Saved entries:
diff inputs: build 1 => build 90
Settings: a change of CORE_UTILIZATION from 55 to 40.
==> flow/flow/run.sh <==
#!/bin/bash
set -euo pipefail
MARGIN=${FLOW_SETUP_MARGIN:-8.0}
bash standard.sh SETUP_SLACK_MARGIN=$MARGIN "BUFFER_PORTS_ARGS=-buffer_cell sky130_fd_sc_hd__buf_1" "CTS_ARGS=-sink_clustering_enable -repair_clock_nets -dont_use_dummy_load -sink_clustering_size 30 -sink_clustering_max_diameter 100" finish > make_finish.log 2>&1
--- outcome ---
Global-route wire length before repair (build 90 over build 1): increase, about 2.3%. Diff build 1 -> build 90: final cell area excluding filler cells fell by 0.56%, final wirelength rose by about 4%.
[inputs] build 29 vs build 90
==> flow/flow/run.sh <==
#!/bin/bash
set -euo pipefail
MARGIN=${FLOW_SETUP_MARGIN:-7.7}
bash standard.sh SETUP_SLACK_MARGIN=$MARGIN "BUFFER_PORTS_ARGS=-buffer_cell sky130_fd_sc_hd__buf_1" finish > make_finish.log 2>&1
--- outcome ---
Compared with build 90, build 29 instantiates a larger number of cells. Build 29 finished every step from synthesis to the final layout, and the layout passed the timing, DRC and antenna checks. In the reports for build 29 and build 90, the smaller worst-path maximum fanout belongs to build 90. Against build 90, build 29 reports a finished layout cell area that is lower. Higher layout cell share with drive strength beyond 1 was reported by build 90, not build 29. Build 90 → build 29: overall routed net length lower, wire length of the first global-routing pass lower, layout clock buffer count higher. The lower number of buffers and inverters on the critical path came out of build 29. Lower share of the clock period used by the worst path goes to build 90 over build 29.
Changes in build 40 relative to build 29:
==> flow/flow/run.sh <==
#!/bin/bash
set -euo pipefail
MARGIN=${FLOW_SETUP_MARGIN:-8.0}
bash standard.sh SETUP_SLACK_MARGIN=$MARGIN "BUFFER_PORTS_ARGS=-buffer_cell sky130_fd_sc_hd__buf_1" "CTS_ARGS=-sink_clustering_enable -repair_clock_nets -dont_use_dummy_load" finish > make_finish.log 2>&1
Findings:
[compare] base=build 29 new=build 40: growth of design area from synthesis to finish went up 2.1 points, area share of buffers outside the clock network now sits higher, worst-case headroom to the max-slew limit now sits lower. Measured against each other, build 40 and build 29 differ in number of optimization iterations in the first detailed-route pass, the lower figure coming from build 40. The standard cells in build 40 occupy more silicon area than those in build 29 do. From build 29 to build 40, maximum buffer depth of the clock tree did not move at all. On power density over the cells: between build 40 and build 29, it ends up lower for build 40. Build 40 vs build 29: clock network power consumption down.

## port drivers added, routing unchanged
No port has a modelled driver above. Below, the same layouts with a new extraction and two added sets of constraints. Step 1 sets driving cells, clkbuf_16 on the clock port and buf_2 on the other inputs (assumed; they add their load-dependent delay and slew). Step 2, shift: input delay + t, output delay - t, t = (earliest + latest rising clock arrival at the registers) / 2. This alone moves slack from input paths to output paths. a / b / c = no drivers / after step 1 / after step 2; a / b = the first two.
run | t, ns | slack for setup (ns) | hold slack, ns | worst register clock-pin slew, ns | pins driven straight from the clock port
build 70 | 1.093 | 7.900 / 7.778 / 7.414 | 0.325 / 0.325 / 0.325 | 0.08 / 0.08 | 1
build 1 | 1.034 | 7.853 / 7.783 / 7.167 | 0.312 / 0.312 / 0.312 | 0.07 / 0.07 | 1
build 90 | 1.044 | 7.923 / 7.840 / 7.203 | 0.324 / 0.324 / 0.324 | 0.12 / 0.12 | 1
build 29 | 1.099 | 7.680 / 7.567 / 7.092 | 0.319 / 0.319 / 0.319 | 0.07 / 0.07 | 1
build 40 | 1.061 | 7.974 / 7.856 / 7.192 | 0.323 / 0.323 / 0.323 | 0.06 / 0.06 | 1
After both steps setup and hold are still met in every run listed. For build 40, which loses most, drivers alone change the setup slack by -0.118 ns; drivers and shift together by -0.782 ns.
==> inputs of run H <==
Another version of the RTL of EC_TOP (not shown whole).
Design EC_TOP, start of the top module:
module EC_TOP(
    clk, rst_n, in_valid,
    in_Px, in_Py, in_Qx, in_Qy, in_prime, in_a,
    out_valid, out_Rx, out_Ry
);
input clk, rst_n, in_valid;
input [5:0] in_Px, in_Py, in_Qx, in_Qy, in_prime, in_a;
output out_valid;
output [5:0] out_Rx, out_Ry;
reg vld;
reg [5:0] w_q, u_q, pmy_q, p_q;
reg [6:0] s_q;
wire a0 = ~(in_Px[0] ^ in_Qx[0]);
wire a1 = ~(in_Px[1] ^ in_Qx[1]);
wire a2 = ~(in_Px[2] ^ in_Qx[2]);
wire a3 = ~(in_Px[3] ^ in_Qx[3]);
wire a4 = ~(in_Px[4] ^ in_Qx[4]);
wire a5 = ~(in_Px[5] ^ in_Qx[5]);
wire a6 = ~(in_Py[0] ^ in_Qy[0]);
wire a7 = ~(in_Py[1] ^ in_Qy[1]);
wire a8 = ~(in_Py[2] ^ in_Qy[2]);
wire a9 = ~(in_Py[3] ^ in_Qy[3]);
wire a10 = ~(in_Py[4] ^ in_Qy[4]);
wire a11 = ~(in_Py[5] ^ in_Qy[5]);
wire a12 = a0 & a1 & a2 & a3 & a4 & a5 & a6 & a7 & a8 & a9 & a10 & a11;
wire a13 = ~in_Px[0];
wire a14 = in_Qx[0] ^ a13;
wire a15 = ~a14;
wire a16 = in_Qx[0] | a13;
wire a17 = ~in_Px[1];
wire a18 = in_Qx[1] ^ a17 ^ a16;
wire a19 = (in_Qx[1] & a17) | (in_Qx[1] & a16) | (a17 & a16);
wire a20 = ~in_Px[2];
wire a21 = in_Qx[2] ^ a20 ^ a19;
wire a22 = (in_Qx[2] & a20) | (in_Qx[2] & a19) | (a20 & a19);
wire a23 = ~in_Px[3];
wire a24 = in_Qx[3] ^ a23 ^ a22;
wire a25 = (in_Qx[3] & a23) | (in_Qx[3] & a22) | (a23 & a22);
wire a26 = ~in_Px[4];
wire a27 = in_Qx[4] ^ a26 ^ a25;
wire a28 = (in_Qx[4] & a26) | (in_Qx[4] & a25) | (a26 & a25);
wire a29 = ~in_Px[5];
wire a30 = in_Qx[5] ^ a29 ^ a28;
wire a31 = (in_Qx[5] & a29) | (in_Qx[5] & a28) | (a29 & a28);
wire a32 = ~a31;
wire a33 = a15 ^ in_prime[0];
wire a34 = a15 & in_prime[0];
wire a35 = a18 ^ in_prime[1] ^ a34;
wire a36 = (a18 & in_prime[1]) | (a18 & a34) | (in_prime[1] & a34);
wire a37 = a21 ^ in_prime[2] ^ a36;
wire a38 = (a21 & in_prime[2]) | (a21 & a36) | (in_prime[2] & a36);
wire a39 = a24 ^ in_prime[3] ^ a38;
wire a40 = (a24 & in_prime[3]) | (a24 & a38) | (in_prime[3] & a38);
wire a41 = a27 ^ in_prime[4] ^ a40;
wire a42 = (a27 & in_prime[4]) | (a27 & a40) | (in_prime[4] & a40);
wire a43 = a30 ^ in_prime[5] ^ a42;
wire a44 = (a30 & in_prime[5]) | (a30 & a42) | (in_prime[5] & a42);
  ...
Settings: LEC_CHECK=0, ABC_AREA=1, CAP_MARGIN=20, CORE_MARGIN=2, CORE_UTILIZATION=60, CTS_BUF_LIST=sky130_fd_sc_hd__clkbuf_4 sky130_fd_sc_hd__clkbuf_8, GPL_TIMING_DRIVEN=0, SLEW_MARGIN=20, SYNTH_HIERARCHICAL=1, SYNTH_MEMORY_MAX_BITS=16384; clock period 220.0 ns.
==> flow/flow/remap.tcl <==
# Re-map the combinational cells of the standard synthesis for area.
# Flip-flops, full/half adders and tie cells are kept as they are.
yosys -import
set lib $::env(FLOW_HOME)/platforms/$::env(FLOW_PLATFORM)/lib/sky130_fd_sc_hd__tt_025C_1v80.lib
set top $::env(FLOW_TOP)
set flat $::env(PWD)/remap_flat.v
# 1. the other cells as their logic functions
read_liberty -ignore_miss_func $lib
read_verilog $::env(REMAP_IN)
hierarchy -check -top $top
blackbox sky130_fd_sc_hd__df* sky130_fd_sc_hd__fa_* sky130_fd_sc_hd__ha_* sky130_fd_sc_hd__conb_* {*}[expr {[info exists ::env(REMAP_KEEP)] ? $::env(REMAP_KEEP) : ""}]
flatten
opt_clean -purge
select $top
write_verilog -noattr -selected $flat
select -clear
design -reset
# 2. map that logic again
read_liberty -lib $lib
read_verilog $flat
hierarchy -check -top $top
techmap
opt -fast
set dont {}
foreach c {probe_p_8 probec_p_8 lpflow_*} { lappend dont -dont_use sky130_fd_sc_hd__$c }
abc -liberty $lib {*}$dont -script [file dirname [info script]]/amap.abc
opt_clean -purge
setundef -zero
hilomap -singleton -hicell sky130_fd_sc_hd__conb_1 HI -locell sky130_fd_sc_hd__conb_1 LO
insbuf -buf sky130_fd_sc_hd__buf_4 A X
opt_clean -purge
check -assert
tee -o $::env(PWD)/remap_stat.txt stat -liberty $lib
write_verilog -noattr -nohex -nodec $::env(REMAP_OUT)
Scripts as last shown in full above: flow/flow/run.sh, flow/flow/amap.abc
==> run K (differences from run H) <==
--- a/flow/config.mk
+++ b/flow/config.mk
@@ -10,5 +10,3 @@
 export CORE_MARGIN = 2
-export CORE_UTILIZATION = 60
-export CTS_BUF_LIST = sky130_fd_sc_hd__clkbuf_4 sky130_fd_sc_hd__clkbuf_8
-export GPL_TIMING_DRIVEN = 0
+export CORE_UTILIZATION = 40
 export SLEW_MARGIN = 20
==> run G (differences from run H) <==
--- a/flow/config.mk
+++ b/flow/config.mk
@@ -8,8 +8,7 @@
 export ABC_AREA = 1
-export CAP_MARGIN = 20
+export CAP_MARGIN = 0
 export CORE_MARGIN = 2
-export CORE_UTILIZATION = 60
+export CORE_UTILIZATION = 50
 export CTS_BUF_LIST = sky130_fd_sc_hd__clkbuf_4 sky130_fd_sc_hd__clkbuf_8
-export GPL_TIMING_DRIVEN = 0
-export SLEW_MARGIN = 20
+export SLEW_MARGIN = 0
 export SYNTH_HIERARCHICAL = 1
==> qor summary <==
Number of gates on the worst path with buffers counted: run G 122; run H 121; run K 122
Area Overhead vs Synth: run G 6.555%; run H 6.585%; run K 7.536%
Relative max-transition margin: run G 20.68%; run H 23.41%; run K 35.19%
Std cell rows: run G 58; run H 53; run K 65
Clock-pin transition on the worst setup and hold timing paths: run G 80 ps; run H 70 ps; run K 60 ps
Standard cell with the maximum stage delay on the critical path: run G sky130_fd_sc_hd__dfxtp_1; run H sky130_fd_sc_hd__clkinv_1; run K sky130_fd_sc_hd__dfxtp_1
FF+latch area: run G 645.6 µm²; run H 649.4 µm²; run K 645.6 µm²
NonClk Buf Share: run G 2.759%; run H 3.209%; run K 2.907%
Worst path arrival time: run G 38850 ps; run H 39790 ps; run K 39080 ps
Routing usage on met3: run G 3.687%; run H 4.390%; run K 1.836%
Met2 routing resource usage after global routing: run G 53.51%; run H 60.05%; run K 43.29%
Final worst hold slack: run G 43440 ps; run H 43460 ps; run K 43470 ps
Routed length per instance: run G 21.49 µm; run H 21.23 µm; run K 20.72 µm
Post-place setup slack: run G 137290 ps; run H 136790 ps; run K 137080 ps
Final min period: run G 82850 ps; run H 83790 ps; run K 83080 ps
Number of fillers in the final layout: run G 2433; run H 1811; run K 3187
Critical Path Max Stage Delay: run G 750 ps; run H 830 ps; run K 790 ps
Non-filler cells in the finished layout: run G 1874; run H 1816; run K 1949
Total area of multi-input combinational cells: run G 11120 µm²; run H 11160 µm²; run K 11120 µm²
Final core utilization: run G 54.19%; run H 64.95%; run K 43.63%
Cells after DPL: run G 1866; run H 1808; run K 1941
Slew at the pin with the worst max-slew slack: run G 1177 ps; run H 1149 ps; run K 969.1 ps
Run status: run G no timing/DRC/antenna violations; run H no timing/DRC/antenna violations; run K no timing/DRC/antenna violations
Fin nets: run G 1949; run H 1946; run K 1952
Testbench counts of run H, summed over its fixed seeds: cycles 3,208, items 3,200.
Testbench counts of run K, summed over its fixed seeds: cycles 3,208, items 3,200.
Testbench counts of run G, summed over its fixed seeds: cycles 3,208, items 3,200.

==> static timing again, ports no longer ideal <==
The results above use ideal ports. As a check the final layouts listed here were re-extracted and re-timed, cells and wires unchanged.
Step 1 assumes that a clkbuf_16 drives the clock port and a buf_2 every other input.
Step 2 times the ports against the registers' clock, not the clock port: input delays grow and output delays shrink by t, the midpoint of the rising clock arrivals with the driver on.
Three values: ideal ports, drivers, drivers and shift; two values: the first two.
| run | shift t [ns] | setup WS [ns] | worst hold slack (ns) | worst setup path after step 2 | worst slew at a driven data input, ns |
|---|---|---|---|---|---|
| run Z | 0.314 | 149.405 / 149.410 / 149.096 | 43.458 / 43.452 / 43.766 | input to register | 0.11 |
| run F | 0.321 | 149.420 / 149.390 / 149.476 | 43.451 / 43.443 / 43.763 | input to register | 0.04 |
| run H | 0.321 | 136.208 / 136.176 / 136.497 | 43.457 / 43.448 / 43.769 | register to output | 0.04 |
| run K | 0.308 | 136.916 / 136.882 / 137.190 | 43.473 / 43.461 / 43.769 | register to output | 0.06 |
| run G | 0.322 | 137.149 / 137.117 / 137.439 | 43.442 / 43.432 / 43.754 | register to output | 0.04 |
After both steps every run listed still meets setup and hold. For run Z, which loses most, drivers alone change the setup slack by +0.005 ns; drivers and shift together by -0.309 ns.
Background: an optimization exercise with open tools, aiming at small area and a short achievable clock period. Do not read the settings as production practice. Only simulation tests tie the RTL to the original design; equivalence was not proved.

==> flow/design.v (excerpt) <==
module FilterPipe (
    input  wire         clk,
    input  wire         rst,
    input  wire         in_valid,
    input  wire [2:0]   op_code,
    input  wire [1:0]   matrix_size,
    input  wire [199:0] matrix_a,
    input  wire [199:0] matrix_b,
    input  wire [199:0] matrix_c,
    output reg          out_valid,
    output reg  [7:0]   result
);
    wire m2 = matrix_size[1] | matrix_size[0];
    wire m3 = matrix_size[1];
    wire m4 = matrix_size[1] & matrix_size[0];
    wire [199:0] am;
    genvar e;
    generate
        for (e = 0; e < 25; e = e + 1) begin : g_mask
            localparam integer R = e / 5;
            localparam integer C = e % 5;
            localparam integer MX = (R > C) ? R : C;
            if (MX <= 1) begin : g_all
                assign am[8*e +: 8] = matrix_a[8*e +: 8];
            end else if (MX == 2) begin : g_2
                assign am[8*e +: 8] = matrix_a[8*e +: 8] & {8{m2}};
            end else if (MX == 3) begin : g_3
                assign am[8*e +: 8] = matrix_a[8*e +: 8] & {8{m3}};
  ...
==> flow/config.mk <==
export PLATFORM = sky130hd
export DESIGN_NAME = FilterPipe
export DESIGN_NICKNAME = FilterPipe
export VERILOG_FILES = /design/flow/design.v
export SDC_FILE = /design/flow/constraint.sdc
export NUM_CORES = 8
export LEC_CHECK = 0
export CAP_MARGIN = 20
export CELL_PAD_IN_SITES_DETAIL_PLACEMENT = 1
export CORE_MARGIN = 2
export CORE_UTILIZATION = 40
export CTS_CLUSTER_DIAMETER = 60
export CTS_CLUSTER_SIZE = 20
export PLACE_DENSITY_LB_ADDON = 0.1
export SLEW_MARGIN = 20
export SYNTH_HIERARCHICAL = 1
==> flow/constraint.sdc <==
create_clock -name core_clock -period 190.0 [get_ports {clk}]
set_input_delay 38.0000 -clock core_clock [delete_from_list [all_inputs] [get_ports {clk}]]
set_output_delay 38.0000 -clock core_clock [all_outputs]
set_load 0.01 [all_outputs]
standard.sh (not shown) runs the stock make flow with config.mk's settings and CLKGATE_MAP_FILE= SYNTH_SCRIPT=/design/flow/synth_recipe.tcl, a recipe that flattens the netlist after the stock synthesis.
==> flow/flow/run.sh <==
#!/bin/bash
# The standard layout (the standard.sh: ORFS synthesis to finish), with the
# port buffers that global placement inserts made sky130_fd_sc_hd__buf_1 cells
# instead of the cell buffer_ports picks by default.
set -euo pipefail
export BUFFER_PORTS_ARGS="-buffer_cell sky130_fd_sc_hd__buf_1"
bash standard.sh finish > standard.log 2>&1
The starting point finished clean.
Rerun with:
==> flow/flow/run.sh (replaced) <==
#!/bin/bash
# The standard layout (the standard.sh: ORFS from synthesis to finish) with
# two changes: the buffers that ABC inserted are removed at floorplan
# (REMOVE_ABC_BUFFERS=1, as global placement is not timing driven here), and
# the port buffers that global placement inserts are sky130_fd_sc_hd__buf_1.
# make's output goes to standard.log; ORFS keeps each step's log under orfs/logs.
set -euo pipefail
export BUFFER_PORTS_ARGS="-buffer_cell sky130_fd_sc_hd__buf_1"
bash standard.sh REMOVE_ABC_BUFFERS=1 finish > standard.log 2>&1
- GPL_TIMING_DRIVEN: default -> 0
Outcome:
- The new run completed without violations
- wire length falls slightly
- hold slack is worse by 0.025 ns
- synthesized cell count does not change
- setup slack is better by 0.044 ns
- area after synthesis does not change
- sequential share of layout area rises by 0.22 points
Rerun with:
==> flow/flow/run.sh (replaced) <==
#!/bin/bash
# The standard layout (the standard.sh: ORFS synthesis to finish), with the
# port buffers that global placement inserts made sky130_fd_sc_hd__buf_1 cells
# instead of the cell buffer_ports picks by default.
set -euo pipefail
export BUFFER_PORTS_ARGS="-buffer_cell sky130_fd_sc_hd__buf_1"
bash standard.sh finish > standard.log 2>&1
- CELL_PAD_IN_SITES_DETAIL_PLACEMENT: 1 -> default
- CORE_UTILIZATION: 40 -> 30
- GPL_TIMING_DRIVEN: 0 -> default
After rerunning: Cell area goes up by about 3%; sequential cell count does not change; via count goes down by 2.0%; clock skew goes up by 0.0043 ns.
Source: an optimization exercise on an open RTL-to-GDS flow (aim: small area and a short achievable clock period). Production flows keep margins and buffers that such runs may drop. In this exercise RTL edits were held to simulation tests only and were not proved equivalent to the original. Power figures rest on the tool's default switching activity, not on a simulated workload.

## flow/design.v (module list and top-level ports; edited modules follow where they fit)
// module mult_unit: 31 lines
// module mult: 100 lines
// module tree8: 1071 lines
// module add64bk: 310 lines
module mult_unit (
    input  logic        clock,
    input  logic        reset,
    input  logic        start,
    input  logic [31:0] rs1,
    input  logic [31:0] rs2,
    input  logic [2:0]  func,
    input  logic [5:0]  dest_tag_in,
    input  logic        cdb_taken,
    input  logic        branch_mispredict,
    output logic [5:0]  dest_tag_out,
    output logic [31:0] result,
    output logic        done,
    output logic        full
);
  // ...
==> flow/run.sh <==
#!/bin/bash
# synth_recipe.tcl (not shown) runs the flow's synth.tcl, then flattens the netlist and writes it again
# the make line also repeats each setting of config.mk as NAME=value (left out here)
make -C /OpenROAD-flow-scripts/flow DESIGN_CONFIG=/design/flow/config.mk WORK_HOME=/design/flow/orfs CLKGATE_MAP_FILE= SYNTH_SCRIPT=/design/flow/synth_recipe.tcl finish
==> flow/config.mk <==
export PLATFORM = sky130hd
export DESIGN_NAME = mult_unit
export DESIGN_NICKNAME = mult_unit
export VERILOG_FILES = /design/flow/design.v
export SDC_FILE = /design/flow/constraint.sdc
export NUM_CORES = 4
export LEC_CHECK = 0
export ABC_AREA = 1
export CAP_MARGIN = 20
export CORE_MARGIN = 2
export CORE_UTILIZATION = 40
export PLACE_DENSITY = 0.6
export SETUP_SLACK_MARGIN = 5
export SLEW_MARGIN = 20
export TNS_END_PERCENT = 0
==> flow/constraint.sdc <==
create_clock -name core_clock -period 9.5 [get_ports {clock}]
set_input_delay 1.9000 -clock core_clock [delete_from_list [all_inputs] [get_ports {clock}]]
set_output_delay 1.9000 -clock core_clock [all_outputs]
set_load 0.01 [all_outputs]
Source: an optimization exercise on an open RTL-to-GDS flow (aim: small area). Production flows keep margins and buffers that such runs may drop. At most, simulation tests tie the RTL to the original design; equivalence was not proved. Power figures rest on the tool's default switching activity, not on a simulated workload.

## indigo
==> flow/design.v <==
module ate(clk,reset,pix_data,bin,threshold);
input clk;
input reset;
input [7:0] pix_data;
output reg bin;
output reg [7:0] threshold;
reg [7:0] buffer [63:0];
reg [5:0] count;    
reg [2:0] col;      
reg [7:0] nmax;        
reg [7:0] nmin;        
wire [7:0] max = ~nmax;
wire [7:0] min = ~nmin;
integer i;
function cy8;
	input [7:0] x;
	input [7:0] y;
	input       cin;
	integer k;
	reg c;
	begin
		c = cin;
		for (k = 0; k < 8; k = k + 1)
			c = (x[k] & y[k]) | (x[k] & c) | (y[k] & c);
		cy8 = c;
	end
endfunction
function ge8;
	input [7:0] a;
	input [7:0] b;
	integer k;
	reg r;
	begin
		r = 1'b1;
		for (k = 0; k < 8; k = k + 1)
			r = (a[k] & ~b[k]) | ((a[k] | ~b[k]) & r);
		ge8 = r;
	end
endfunction
wire       low0     = ~|count[4:0];
wire       last     = low0 & ~count[5];
wire [2:0] col_next = last ? {col[1:0], ~col[2]} : col;
wire       act_next = ~col_next[0] | col_next[2];    
reg  [8:0] sum;      
reg        ncy;
reg  [7:0] nmx, nmn;
integer j;
always @(*) begin
	nmx = nmax;
	nmn = nmin;
	ncy = nmx[0] & nmn[0];
	sum[0] = 1'b0;
	for (j = 1; j < 8; j = j + 1) begin
		sum[j] = ~(nmx[j] ^ nmn[j] ^ ncy);
		ncy = (nmx[j] & nmn[j]) | (nmx[j] & ncy) | (nmn[j] & ncy);
	end
	sum[8] = ~ncy;
end
wire [7:0] thr_next = last ? (act_next ? sum[8:1] : 8'd0) : threshold;
always @(posedge clk) begin
	buffer[0] <= pix_data;
	for (i = 1; i < 64; i = i + 1)
		buffer[i] <= buffer[i-1];
	if (last | cy8(pix_data, nmax, 1'b0))      
		nmax <= ~pix_data;
	if (last | ~cy8(pix_data, nmin, 1'b1))     
		nmin <= ~pix_data;
end
always @(posedge reset or posedge clk) begin
	if (reset) begin
		count <= 6'd0;
		col <= 3'd0;
		threshold <= 8'd0;
		bin <= 1'b0;
	end
	else begin
		count <= {count[4:0], count[5] ^ count[4] ^ low0};
		col <= col_next;
		threshold <= thr_next;
		bin <= act_next & ge8(buffer[63], thr_next);
	end
end
endmodule
Settings: LEC_CHECK=0, CAP_MARGIN=20, CORE_MARGIN=2, CORE_UTILIZATION=45, SETUP_SLACK_MARGIN=0.15, SLEW_MARGIN=20; clock period 4.0 ns.
standard.sh (not shown) runs the stock make flow with config.mk's settings and CLKGATE_MAP_FILE= SYNTH_SCRIPT=/design/flow/synth_recipe.tcl, a recipe that flattens the netlist after the stock synthesis.
==> flow/flow/run.sh <==
#!/bin/bash
export CTS_ARGS="-sink_clustering_enable -repair_clock_nets -dont_use_dummy_load -buf_list sky130_fd_sc_hd__clkbuf_4 -sink_clustering_size 12 -sink_clustering_max_diameter 50"
export BUFFER_PORTS_ARGS="-buffer_cell sky130_fd_sc_hd__buf_1"
bash standard.sh > standard.log 2>&1
indigo finished all stages; layout check result: FAIL, due to setup timing.
#### Input delta (sierra over indigo)
==> flow/design.v <==
module ate(clk,reset,pix_data,bin,threshold);
input clk;
input reset;
input [7:0] pix_data;
output reg bin;
output reg [7:0] threshold;
reg [7:0] buffer [63:0];
reg [5:0] count;    
reg [2:0] col;      
reg [7:0] max;
reg [7:0] min;
integer i;
function ge8;
	input [7:0] a;
	input [7:0] b;
	integer k;
	reg r;
	begin
		r = 1'b1;
		for (k = 0; k < 8; k = k + 1)
			r = (a[k] & ~b[k]) | ((a[k] | ~b[k]) & r);
		ge8 = r;
	end
endfunction
wire       low0     = ~|count[4:0];
wire       last     = low0 & ~count[5];
wire [2:0] col_next = last ? {col[1:0], ~col[2]} : col;
wire       act_next = ~col_next[0] | col_next[2];    
reg  [8:0] sum;      
reg        cy;
integer j;
always @(*) begin
	cy = max[0] | min[0];
	sum[0] = 1'b0;
	for (j = 1; j < 8; j = j + 1) begin
		sum[j] = max[j] ^ min[j] ^ cy;
		cy = (max[j] & min[j]) | (max[j] & cy) | (min[j] & cy);
	end
	sum[8] = cy;
end
wire [7:0] thr_next = last ? (act_next ? sum[8:1] : 8'd0) : threshold;
always @(posedge clk) begin
	buffer[0] <= pix_data;
	for (i = 1; i < 64; i = i + 1)
		buffer[i] <= buffer[i-1];
	if (last | ~ge8(max, pix_data))
		max <= pix_data;
	if (last | ~ge8(pix_data, min))
		min <= pix_data;
end
always @(posedge reset or posedge clk) begin
	if (reset) begin
		count <= 6'd0;
		col <= 3'd0;
		threshold <= 8'd0;
		bin <= 1'b0;
	end
	else begin
		count <= {count[4:0], count[5] ^ count[4] ^ low0};
		col <= col_next;
		threshold <= thr_next;
		bin <= act_next & ge8(buffer[63], thr_next);
	end
end
endmodule
--- outcome ---
sierra: done, clean on timing, DRC and antenna. In terms of clock slew at the register clock pins of the worst setup and hold paths, sierra and indigo differ only marginally. As far as core area is concerned, indigo and sierra perform about the same. The global-route track usage on met1 was comparable across indigo and sierra. Minimum hold slack deteriorates in sierra relative to indigo. Taking indigo as the reference, in sierra number of primary I/O pins held, share of final-layout standard cells stronger than drive strength 1 shrank by 0.46 points, layout overhead on the synthesized area has decreased, number of vias per cell after detailed routing lower. sierra and indigo ended up with roughly the same die boundary width. | total power | sierra vs indigo | 0.69% lower |. Compared to indigo, sierra has cell area 0.59% lower.
No functional check of the RTL was part of indigo.

-- afterwards: timing with drivers on the ports --
The flow's constraints put no driver on any port. The routed layouts listed below were extracted and timed again, unchanged, in two steps. Step 1 assumes that a clkbuf_16 drives the clock port and a buf_2 every other input. Step 2, shift: input delay + t, output delay - t, t = (earliest + latest rising clock arrival at the registers) / 2. This alone moves slack from input paths to output paths. Slacks: ideal ports / drivers / drivers and shift; pairs: ideal ports / drivers.
| run | shift t [ns] | setup WS [ns] | hold slack, ns | worst setup path at the end |
|---|---|---|---|---|
| indigo | 0.688 | -0.058 / -0.058 / -0.058 | 0.198 / 0.181 / 0.308 | register to register |
| sierra | 0.701 | 0.136 / 0.136 / 0.136 | 0.187 / 0.167 / 0.299 | register to register |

_Aim of the task:_ For this exercise, please output exactly the lines above starting at the line with "out_valid, out_Rx, out_Ry" and ending at the line with "wire a16 = in_Qx[0] | a13;", ends included.

_Task solution:_
    out_valid, out_Rx, out_Ry
);
input clk, rst_n, in_valid;
input [5:0] in_Px, in_Py, in_Qx, in_Qy, in_prime, in_a;
output out_valid;
output [5:0] out_Rx, out_Ry;
reg vld;
reg [5:0] w_q, u_q, pmy_q, p_q;
reg [6:0] s_q;
wire a0 = ~(in_Px[0] ^ in_Qx[0]);
wire a1 = ~(in_Px[1] ^ in_Qx[1]);
wire a2 = ~(in_Px[2] ^ in_Qx[2]);
wire a3 = ~(in_Px[3] ^ in_Qx[3]);
wire a4 = ~(in_Px[4] ^ in_Qx[4]);
wire a5 = ~(in_Px[5] ^ in_Qx[5]);
wire a6 = ~(in_Py[0] ^ in_Qy[0]);
wire a7 = ~(in_Py[1] ^ in_Qy[1]);
wire a8 = ~(in_Py[2] ^ in_Qy[2]);
wire a9 = ~(in_Py[3] ^ in_Qy[3]);
wire a10 = ~(in_Py[4] ^ in_Qy[4]);
wire a11 = ~(in_Py[5] ^ in_Qy[5]);
wire a12 = a0 & a1 & a2 & a3 & a4 & a5 & a6 & a7 & a8 & a9 & a10 & a11;
wire a13 = ~in_Px[0];
wire a14 = in_Qx[0] ^ a13;
wire a15 = ~a14;
wire a16 = in_Qx[0] | a13;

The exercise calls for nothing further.